▶ **Required work**
Exactly the lines below from the one with "max_freq_mhz 298 \" up to and including the one with "CORE_UTILIZATION = 40" make up the answer, with nothing else added.

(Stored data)
+ + + + +
--- config.mk ---
export PLATFORM = sky130hd
export DESIGN_NAME = delay_timer_arbiter
export DESIGN_NICKNAME = d
export VERILOG_FILES = /design/src/rtl/delay_timer_arbiter.sv
export SDC_FILE = /design/constraint.sdc
export NUM_CORES = 1
export LEC_CHECK = 0
export CAP_MARGIN = 5
export CORE_UTILIZATION = 48
export CTS_BUF_LIST = sky130_fd_sc_hd__clkbuf_16
export CTS_CLUSTER_SIZE = 12
export DETAILED_ROUTE_END_ITERATION = 7
export MAX_ROUTING_LAYER = met4
export PLACE_DENSITY = 0.85
export SETUP_SLACK_MARGIN = 0.02
export SLEW_MARGIN = 20
export SYNTH_ARGS = -nofsm -noshare
export SYNTH_HDL_FRONTEND = slang
export SYNTH_SLANG_ARGS = --single-unit
--- constraint.sdc ---
create_clock -name clk -period 5 [get_ports clk]
set_clock_uncertainty 0.2 [all_clocks]
set_input_delay 1 -clock clk [delete_from_list [all_inputs] [get_ports clk]]
set_output_delay 1 -clock clk [all_outputs]
set_load 0.05 [all_outputs]
--- src/rtl/delay_timer_arbiter.sv ---
// Round-robin arbiter sharing one down-counting delay timer among NREQ requesters.
// The owner holds grant for len COUNT cycles plus one DONE cycle carrying its done pulse.
module delay_timer_arbiter #(
    parameter int unsigned NREQ = 4,
    parameter int unsigned CW   = 4
) (
    input  logic                 clk,
    input  logic                 rst,
    input  logic [NREQ-1:0]      req,
    input  logic [NREQ*CW-1:0]   len,
    output logic [NREQ-1:0]      grant,
    output logic [NREQ-1:0]      done,
    output logic                 busy,
    output logic [CW-1:0]        count
);

    localparam int unsigned PW = (NREQ > 1) ? $clog2(NREQ) : 1;

    typedef enum logic [1:0] {IDLE, COUNT, DONE} state_t;

    state_t          state, state_n;
    logic [PW-1:0]   ptr, ptr_n;
    logic [NREQ-1:0] grant_n, done_n, win_onehot;
    logic [CW-1:0]   count_n, win_len;
    logic [PW-1:0]   win;
    logic            found;

    // First requesting index at or after ptr, scanning upward modulo NREQ.
    always_comb begin
        int unsigned idx;
        logic [PW-1:0] idx_p;
        found = 1'b0;
        win   = '0;
        idx   = 0;
        idx_p = '0;
        for (int unsigned i = 0; i < NREQ; i++) begin
            idx = 32'(ptr) + i;
            if (idx >= NREQ) idx = idx - NREQ;
            idx_p = PW'(idx);
            if (!found && req[idx_p]) begin
                found = 1'b1;
                win   = idx_p;
            end
        end
        win_len    = len[32'(win)*CW +: CW];
        win_onehot = NREQ'(1) << win;
    end

    always_comb begin
        state_n = state;
        ptr_n   = ptr;
        grant_n = grant;
        done_n  = '0;
        count_n = count;
        case (state)
            IDLE: begin
                grant_n = '0;
                count_n = '0;
                if (found) begin
                    grant_n = win_onehot;
                    count_n = win_len;
                    ptr_n   = (win == PW'(NREQ - 1)) ? '0 : win + 1'b1;
                    if (win_len != '0) begin
                        state_n = COUNT;
                    end else begin
                        state_n = DONE;
                        done_n  = win_onehot;
                    end
                end
            end
            COUNT: begin
                // Owner withdrawing its request aborts silently.
                if (!(|(req & grant))) begin
                    state_n = IDLE;
                    grant_n = '0;
                    count_n = '0;
                end else if (count <= CW'(1)) begin
                    state_n = DONE;
                    count_n = '0;
                    done_n  = grant;
                end else begin
                    count_n = count - 1'b1;
                end
            end
            DONE: begin
                state_n = IDLE;
                grant_n = '0;
                count_n = '0;
            end
            default: begin
                state_n = IDLE;
                grant_n = '0;
                count_n = '0;
            end
        endcase
    end

    always_ff @(posedge clk) begin
        if (rst) begin
            state <= IDLE;
            ptr   <= '0;
            grant <= '0;
            done  <= '0;
            busy  <= 1'b0;
            count <= '0;
        end else begin
            state <= state_n;
            ptr   <= ptr_n;
            grant <= grant_n;
            done  <= done_n;
            busy  <= |grant_n;
            count <= count_n;
        end
    end

endmodule
Word-level counts from Yosys, hierarchy flattened
Cells that the tools add are included.
{ "word_totals": {"reg_bits": 17, "input_bits": 22, "output_inout_bits": 13, "wordCells": 81} }
{ "classes": {"n_addsub": 9, "order_cmp": 9, "eq_ne": 4, "shifts": 2, "n_mux": 38, "n_bitwise": 1, "reduce_logical": 12} }
{ "ops": {"columns": ["operator", "count"], "rows": [
  ["$mux 4", 9],
  ["$mux 2", 13],
  ["$pmux 4 s2", 3],
  ["$shiftx 16x5->4", 1],
  ["$lt 2x3->1 const B", 4],
  ["$ge 3x3->1 const B", 3],
  ["$bmux 1 s2", 4],
  ["$mux 1", 8],
  ["$reduce_or 4->1", 2],
  ["$sub 2x1->2 const B", 4],
  ["$add 2x2->3 const B", 2],
  ["$and 4x4->4", 1],
  ["$le 4x1->1 const B", 1],
  ["$pmux 2 s2", 1],
  ["$reduce_and 2->1", 2],
  ["$reduce_bool 4->1", 1],
  ["$shl 1x2->4 const A", 1],
  ["$sub 4x1->4 const B", 1],
  ["$add 2x1->3 const B", 1],
  ["$ge 2x3->1 const B", 1],
  ["$logic_and 1x1->1", 3],
  ["$logic_not 1->1", 3],
  ["$ne 3x3->1 const B", 1],
  ["$add 2x1->2 const B", 1],
  ["other kinds (4)", 4]
]} }

Depth between registers and ports, before layout
Gate-level depths: netlist of run 1.
{ "logic_depth": {"word_depth": 19, "depth_mapped": 9, "ltp_nobuf": 8} }

Worst setup path after synthesis of run 1
OpenSTA, ideal clock, no wires.
{ "synth_path": {"path_kind": "input-to-reg", "start": "input port req[2]", "end": "register busy", "setup_ps": 126, "t_arrival_ps": 2544, "required_ps": 4674, "setup_slack_ps": 2130, "path_stages": 8, "path_buffers": 0, "path_cell_list": "mux2i_1 -> o22ai_1 -> nor2_2 -> inv_1 -> ha_1 -> or4_1 -> a21oi_1 -> nor2_1"} }
{ "synth_via": {"elab_chain_cells": 16, "word_cells_on_any_way": 29} }
{ "synth_rtl": {"columns": ["element", "line", "rtl"], "rows": [
  ["from (decl)", "9", "input logic [NREQ-1:0] req,"],
  ["$bmux 1 s2", "40", "if (!found && req[idx_p]) begin"],
  ["$mux 1 (implied by the code)", "40", null],
  ["$mux 1", "40", null],
  ["$logic_not 1->1", "40", null],
  ["$logic_and 1x1->1", "40", null],
  ["$mux 1", "40", null],
  ["$logic_not 1->1", "40", null],
  ["$logic_and 1x1->1", "40", null],
  ["$mux 1", "40", null],
  ["$logic_not 1->1", "40", null],
  ["$logic_and 1x1->1", "40", null],
  ["$mux 2", "40", null],
  ["$shl 1x2->4", "46", "win_onehot = NREQ'(1) << win;"],
  ["$mux 4", "59", "if (found) begin"],
  ["$pmux 4 s2 (*)", "55", "case (state)"],
  ["$reduce_or 4->1 (*)", "111", "busy <= |grant_n;"],
  ["to (signal assigned)", "111", null],
  ["to (decl)", "13", "output logic busy,"]
]} }
Every way passes the cells marked *; elsewhere a longest branch is shown, timed or not. The select of a mux whose other input is x is not followed.
A chain may end at the register's enable or synchronous reset.

Worst setup path in the final report of run 1
{ "layout_path": {"start": "input port req[0]", "end": "register busy"} }
Same word-level chain as after synthesis.

==> results of run 1 <==
worst paths after layout:
check / from / end / slack (ns)
worst min-delay path: grant[3]$_SDFF_PP0_ / done[3]$_SDFF_PP0_ / 0.33
worst max register to register: ptr[1]$_SDFFE_PP0P_ / busy$_SDFF_PP0_ / 2.38
worst max-delay path: req[0] / busy$_SDFF_PP0_ / 1.65
worst min register to register: grant[3]$_SDFF_PP0_ / done[3]$_SDFF_PP0_ / 0.33
state kept, by name, indices dropped and copies added, names as in the netlist:
name,cells
done,4
busy,1
grant,4
ptr,2
count,4
state,2
routing by layer:
layer	vias up	track usage, %
li1	470	-
met5	-	-
met1	448	24.3
met4	0	13.2
met3	5	2.80
met2	46	45.6
critical path: cells and delay by family:
kind            cells  cell delay, ns
simple gates        3            0.94
buf+inv             2            0.64
compound gates      2            0.28
fa+ha+maj           1            0.25
mux                 1            0.18
area by class of cell:
| cell class | instances | area [sq um] |
|---|---|---|
| Multi-Input combinational cell | 81 | 648 |
| Inverter | 10 | 37.5 |
| Clock buffer | 3 | 75.1 |
| Timing Repair Buffer | 35 | 348 |
| Tap cell | 27 | 33.8 |
| Clock inverter | 1 | 5.00 |
| Fill cell | 155 | 534 |
| Sequential cell | 17 | 340 |
through the flow:
step | instance area, sq um | power, mW | worst slack, ns
2_1_floorplan | 1060 | 0.410 | 2.13
3_3_place_gp | 1410 | 0.478 | 1.51
3_5_place_dp | 1410 | 0.484 | 1.42
4_1_cts | 1490 | 0.649 | 1.65
5_1_grt | 1490 | 0.684 | 1.52
6_report | 1490 | 0.649 | 1.65
cells by family after synthesis:
group	share of synthesized area [%]
DFF	32.2
adders and majority gates	7.11
and+or+nand+nor	17.1
AOI/OAI and AO/OA	21.3
muxes	14.2
buffers and inverters	6.40
xor gates and xnor gates	1.66
synthesized netlist by cell type:
master	instances
o31ai_4	1
a21boi_0	1
a21oi_1	4
nor3b_2	1
mux2_4	4
buf_8	1
nand2_1	5
nor3_1	2
o22ai_1	6
o22a_1	4
buf_1	1
dfxtp_1	17
nand4_4	1
nor2_1	13
nor4_1	1
xnor2_1	2
a21oi_2	1
o2bb2ai_1	1
a22oi_1	4
a22o_1	1
nand3b_1	4
a221oi_1	1
o21ai_0	2
o2bb2a_4	1
clkbuf_1	3
o21ai_2	1
or3_1	1
or2_2	1
inv_1	10
mux2i_1	9
or4_1	1
nor2_2	1
ha_1	6
nand2b_1	1
where the power goes:
| part | switching, mW | internal [mW] |
|---|---|---|
| registers | 0.0235 | 0.159 |
| logic | 0.169 | 0.135 |
| clock network | 0.0554 | 0.107 |
| total | 0.248 | 0.401 |
==> impl_metrics.tcl, run 1 <==
set metrics [dict create \
    htree_levels 1 \
    syn_inst 113 \
    period_needed_ns 3.35 \
    setup_viol 0 \
    stdcell_count 174 \
    final_common_cell "clkdlybuf4s50_1" \
    antenna_left 0 \
    dp.cells 170 \
    p_leak_nw 0.562 \
    postCtsSetupRepairBufs 0 \
    hold_buffers 0 \
    worst_skew_pair.late_latency_ns 0.25 \
    yosysWarnings 0 \
    first_iter_violations 20 \
    top_layer_used "met4" \
    clockBufferDepth 2 \
    antenna_found_initial 0 \
    yosysUniqueCellTypes 34 \
    drive_gt1_share_pct 11.6 \
    grt_pass1_wl_um 4310 \
    post-route-util_pct 73.6 \
    ys_ff_latch 17 \
    rsz0062_at_grt "false" \
    numCtsBuffers 3 \
    grt_pass1_vias 1018 \
    setup-tns-final_ns 0 \
    worstSetupStartpointType "input port" \
    wirelength_um 2440 \
    ys_seq_area_share_pct 32.2 \
    drc_errors 0 \
    cap_violations 0 \
    firstDrtPassIters 5 \
    holdPathStages 2 \
    wl_met3_um 115 \
    ys_top_cells_by_area "dfxtp_1 32%, mux2i_1 8.5%, ha_1 7.1%" \
    port_buffers 34 \
    wl_met1_um 922 \
    area_delta_synth_final_pct 40.9 \
    wl_per_cell_um 14.0 \
    cts_tree "built" \
    floorplan.initialDensity_pct 52.2 \
    die_x_um 48.9 \
    hold_viol 0 \
    worstRegToRegCells 8 \
    met2_length_um 1360 \
    worstMarginPinSlew_ns 0.506 \
    gr-usage-all-layers_pct 24.3 \
    clkTransAtPathRegs_ns 0.05 \
    cts_resized 0 \
    root_buffer "clkbuf_16" \
    nets 176 \
    status "complete, no violations" \
    insertedDiodeCount 0 \
    netlist_area_sq_mm 0.00106 \
    max_freq_mhz 298 \
    syn_nets 141 \
    overflow 0 \
    peakVddDrop_mv 0.256 \
    syn_avg_cell_area_sq_um 9.35 \
    path_max_fanout 7 \
    final_cell_mix "34 x clkdlybuf4s50_1, 17 x dfxtp_1, 13 x nor2_1" \
    power_density_mw_per_mm2 436 \
    end_kind "register" \
    vias 969 \
    drv_slew 0 \
    gp_congestion 0.912 \
    holdWs_ns 0.332 \
    core-area_sq_mm 0.00202 \
    grt_max_degree 12 \
    rows 16 \
    vias_per_cell 5.57 \
    cp_cell_sequence "clkdlybuf4s50_1 > mux2i_1 > o22ai_1 > nor2_2 > inv_1 > ha_1 > or4_1 > a21oi_1 > nor2_1" \
    period_share_pct 67.0 \
    required_ns 4.94 \
    yosysTopAreaCell "dfxtp_1" \
    hold_path_class "register to register" \
    yosys.area.top_type_share_pct 32.2 \
    hpwl_um 1830 \
    crit_slowest_cell "or4_1" \
    critical_path_class "input port to register" \
    fp.dieH_um 48.9 \
    cts_sinks 17 \
    critPathMaxStageDelay_ns 0.52 \
    ios 35 \
    maxSlewHeadroom_pct 66.1 \
    dieArea_sq_mm 0.00239 \
    arrival_ns 3.29 \
]
(Power assumes the default switching activity.)
==> run 2, diff against run 1 <==
--- a/config.mk
+++ b/config.mk
@@ -6,12 +6,12 @@
 export NUM_CORES = 1
 export LEC_CHECK = 0
 export CAP_MARGIN = 5
-export CORE_UTILIZATION = 48
+export CORE_UTILIZATION = 40
 export CTS_BUF_LIST = sky130_fd_sc_hd__clkbuf_16
 export CTS_CLUSTER_SIZE = 12
 export DETAILED_ROUTE_END_ITERATION = 7
 export MAX_ROUTING_LAYER = met4
-export PLACE_DENSITY = 0.85
+export PLACE_DENSITY = 0.76
 export SETUP_SLACK_MARGIN = 0.02
 export SLEW_MARGIN = 20
 export SYNTH_ARGS = -nofsm -noshare
==> constraint.sdc (replaced) <==
create_clock -name clk -period 2.9 [get_ports clk]
set_clock_uncertainty 0.2 [all_clocks]
set_input_delay 0.58 -clock clk [delete_from_list [all_inputs] [get_ports clk]]
set_output_delay 0.58 -clock clk [all_outputs]
set_load 0.05 [all_outputs]
==> impl_metrics.tcl, run 2 (synthesis results as in run 1) <==
set metrics [dict create \
    status "complete, no violations" \
    cts_sinks 17 \
    period_share_pct 93.2 \
    maxSlewHeadroom_pct 66.4 \
    cts_resized 0 \
    area_delta_synth_final_pct 44.1 \
    firstDrtPassIters 4 \
    period_needed_ns 2.70 \
    gp_congestion 0.831 \
    worstRegToRegCells 8 \
    gr-usage-all-layers_pct 20.5 \
    grt_pass1_wl_um 3940 \
    dieArea_sq_mm 0.00285 \
    clkTransAtPathRegs_ns 0.05 \
    critical_path_class "input port to register" \
    worstSetupStartpointType "input port" \
    final_cell_mix "34 x clkdlybuf4s50_1, 17 x dfxtp_1, 13 x nor2_1" \
    vias 985 \
    antenna_left 0 \
    overflow 0 \
    insertedDiodeCount 0 \
    arrival_ns 2.65 \
    final_area_sq_mm 0.00152 \
    htree_levels 1 \
    end_kind "register" \
    worstMarginPinSlew_ns 0.502 \
    holdWs_ns 0.316 \
    hold_buffers 0 \
    hpwl_um 1890 \
    ios 35 \
    fillers 229 \
    hold_path_class "register to register" \
    postCtsSetupRepairBufs 0 \
    clockBufferDepth 2 \
    port_buffers 34 \
    post-route-util_pct 61.4 \
    cp-startpoint "req[0]" \
    final_common_cell "clkdlybuf4s50_1" \
    dp.cells 177 \
    fp.dieH_um 53.4 \
    rsz0062_at_grt "false" \
    worst_skew_pair.late_latency_ns 0.25 \
    path_max_fanout 6 \
    antenna_found_initial 0 \
    top_regs "count (4), done (4), grant (4)" \
    die_x_um 53.4 \
    stdcell_count 181 \
    drive_gt1_share_pct 13.9 \
    setup_viol 0 \
    drc_errors 0 \
    cp-endpoint "busy$_SDFF_PP0_" \
    rows 18 \
    setup_ws_ns 0.198 \
    hold_viol 0 \
    p_leak_nw 0.582 \
    power_density_mw_per_mm2 742 \
    wirelength_um 2390 \
    wl_per_cell_um 13.2 \
    nets 180 \
    drv_slew 0 \
    r2r_slack_ns 0.52 \
    place_ws_ns -0.0456 \
    max_freq_mhz 370 \
    reg2reg_from "ptr[1]$_SDFFE_PP0P_" \
    dpl_cell_area_sq_mm 0.00144 \
    grt_pass1_vias 944 \
    first_iter_violations 17 \
    required_ns 2.84 \
    numCtsBuffers 3 \
    root_buffer "clkbuf_16" \
    cap_violations 0 \
    grt_max_degree 12 \
    peakVddDrop_mv 0.385 \
    rr_endpoint "busy$_SDFF_PP0_" \
    core-area_sq_mm 0.00248 \
    floorplan.initialDensity_pct 42.6 \
    cts_tree "built" \
    vias_per_cell 5.44 \
]
-- run 2: final cells by class --
type	count	area, sq um	area share (%)
clock inverter	1	5.00	0.329
clock buffer	3	75.1	4.93
inverter	10	37.5	2.47
multi-input combinational	81	648	42.6
timing repair buffer	39	378	24.8
tap	30	37.5	2.47
sequential	17	340	22.4
-- run 2: worst min path at each step --
stage / startpoint / endpoint / depth (start not counted)
4_1_cts: grant[2]$_SDFF_PP0_ / done[2]$_SDFF_PP0_ / 2
6_report: grant[3]$_SDFF_PP0_ / done[3]$_SDFF_PP0_ / 2
3_5_place_dp: grant[3]$_SDFF_PP0_ / done[3]$_SDFF_PP0_ / 2
2_1_floorplan: ptr[1]$_SDFFE_PP0P_ / ptr[1]$_SDFFE_PP0P_ / 2
3_3_place_gp: grant[3]$_SDFF_PP0_ / done[3]$_SDFF_PP0_ / 2
5_1_grt: grant[1]$_SDFF_PP0_ / done[1]$_SDFF_PP0_ / 2
-- run 2: critical path: stages --
cell	delay (ns)
clkdlybuf4s50_1	0.51
mux2i_1	0.18
o22ai_1	0.13
nor2_2	0.21
inv_1	0.09
ha_1	0.23
or4_1	0.52
a21oi_1	0.15
nor2_1	0.04
-- run 2: routing by layer --
metal | track usage, % | share of wire [%] | vias to the layer above
met1 | 21.2 | 42 | 464
met2 | 36.0 | 52 | 34
met4 | 10.5 | 2.0 | 0
met5 | - | 0 | -
li1 | - | - | 481
met3 | 4.31 | 4.2 | 6
-- run 2: through the flow --
stage / setup TNS, ns / power [mW]
finish: 0 / 1.13
detailed placement: -0.0456 / 0.852
floorplan: 0 / 0.706
global route: 0 / 1.19
global placement: 0 / 0.841
CTS: 0 / 1.14
-- run 2: report_power, final --
| group | switching, mW | total, mW | internal, mW | leakage (nW) |
|---|---|---|---|---|
| Combinational | 0.290 | 0.534 | 0.244 | 0.402 |
| Sequential | 0.0412 | 0.315 | 0.274 | 0.139 |
| Clock | 0.0946 | 0.279 | 0.185 | 0.0409 |
| Total | 0.426 | 1.13 | 0.703 | 0.582 |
+ + + + +
▶ **Exercise answer**
    max_freq_mhz 298 \
    syn_nets 141 \
    overflow 0 \
    peakVddDrop_mv 0.256 \
    syn_avg_cell_area_sq_um 9.35 \
    path_max_fanout 7 \
    final_cell_mix "34 x clkdlybuf4s50_1, 17 x dfxtp_1, 13 x nor2_1" \
    power_density_mw_per_mm2 436 \
    end_kind "register" \
    vias 969 \
    drv_slew 0 \
    gp_congestion 0.912 \
    holdWs_ns 0.332 \
    core-area_sq_mm 0.00202 \
    grt_max_degree 12 \
    rows 16 \
    vias_per_cell 5.57 \
    cp_cell_sequence "clkdlybuf4s50_1 > mux2i_1 > o22ai_1 > nor2_2 > inv_1 > ha_1 > or4_1 > a21oi_1 > nor2_1" \
    period_share_pct 67.0 \
    required_ns 4.94 \
    yosysTopAreaCell "dfxtp_1" \
    hold_path_class "register to register" \
    yosys.area.top_type_share_pct 32.2 \
    hpwl_um 1830 \
    crit_slowest_cell "or4_1" \
    critical_path_class "input port to register" \
    fp.dieH_um 48.9 \
    cts_sinks 17 \
    critPathMaxStageDelay_ns 0.52 \
    ios 35 \
    maxSlewHeadroom_pct 66.1 \
    dieArea_sq_mm 0.00239 \
    arrival_ns 3.29 \
]
(Power assumes the default switching activity.)
==> run 2, diff against run 1 <==
--- a/config.mk
+++ b/config.mk
@@ -6,12 +6,12 @@
 export NUM_CORES = 1
 export LEC_CHECK = 0
 export CAP_MARGIN = 5
-export CORE_UTILIZATION = 48
+export CORE_UTILIZATION = 40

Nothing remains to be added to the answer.